Stored data entries
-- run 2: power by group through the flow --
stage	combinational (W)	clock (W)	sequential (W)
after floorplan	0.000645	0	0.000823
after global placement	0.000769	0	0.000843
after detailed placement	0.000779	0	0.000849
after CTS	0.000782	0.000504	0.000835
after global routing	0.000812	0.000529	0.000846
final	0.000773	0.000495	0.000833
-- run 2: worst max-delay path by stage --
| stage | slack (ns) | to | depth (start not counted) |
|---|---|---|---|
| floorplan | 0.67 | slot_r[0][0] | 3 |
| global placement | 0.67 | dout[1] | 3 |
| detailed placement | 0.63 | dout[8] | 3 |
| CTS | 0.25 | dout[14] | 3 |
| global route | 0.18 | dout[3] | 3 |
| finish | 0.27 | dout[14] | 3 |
===== src/hdl/rtdf_pkg.sv =====
// Shared constants and types for the RTD code to Fahrenheit converter.
package rtdf_pkg;

  localparam int CODE_W = 15;
  localparam int RES_W  = 17;
  localparam int TEMP_W = 16;
  localparam int DISC_W = 46;
  localparam int PROD_W = 45;
  localparam int RAD_W  = 56;
  localparam int ROOT_W = RAD_W / 2;
  localparam int REM_W  = ROOT_W + 2;
  localparam int NUM_W  = 30;
  localparam int X_W    = NUM_W - 6;
  localparam int RCP_W  = 26;
  localparam int QE_W   = X_W + RCP_W - 32;

  localparam logic [DISC_W-1:0] DISC_BASE  = 46'd57621901770752;
  localparam logic [29:0]       DISC_SLOPE = 30'd993300000;
  localparam logic [8:0]        R_REF      = 9'd430;
  localparam logic [NUM_W-1:0]  NUM_BASE   = 30'd581337504;
  localparam logic [RCP_W-1:0]  RECIP_77   = 26'd55778796;
  localparam logic [6:0]        DIV_77     = 7'd77;
  localparam logic [TEMP_W-1:0] TEMP_BIAS  = 16'd20000;

  typedef struct packed {
    logic              vld;
    logic [RAD_W-1:0]  rad;
    logic [REM_W-1:0]  rem;
    logic [ROOT_W-1:0] root;
    logic [RES_W-1:0]  res;
  } sqrt_stage_t;

  typedef struct packed {
    logic              vld;
    logic [RES_W-1:0]  res;
    logic [TEMP_W-1:0] temp;
  } temp_result_t;

endpackage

● **INSTRUCTIONS TO FOLLOW**:
List all lines above in which the string "after" appears.

● **RESULT FOR THIS EXERCISE**:
after floorplan	0.000645	0	0.000823
after global placement	0.000769	0	0.000843
after detailed placement	0.000779	0	0.000849
after CTS	0.000782	0.000504	0.000835
after global routing	0.000812	0.000529	0.000846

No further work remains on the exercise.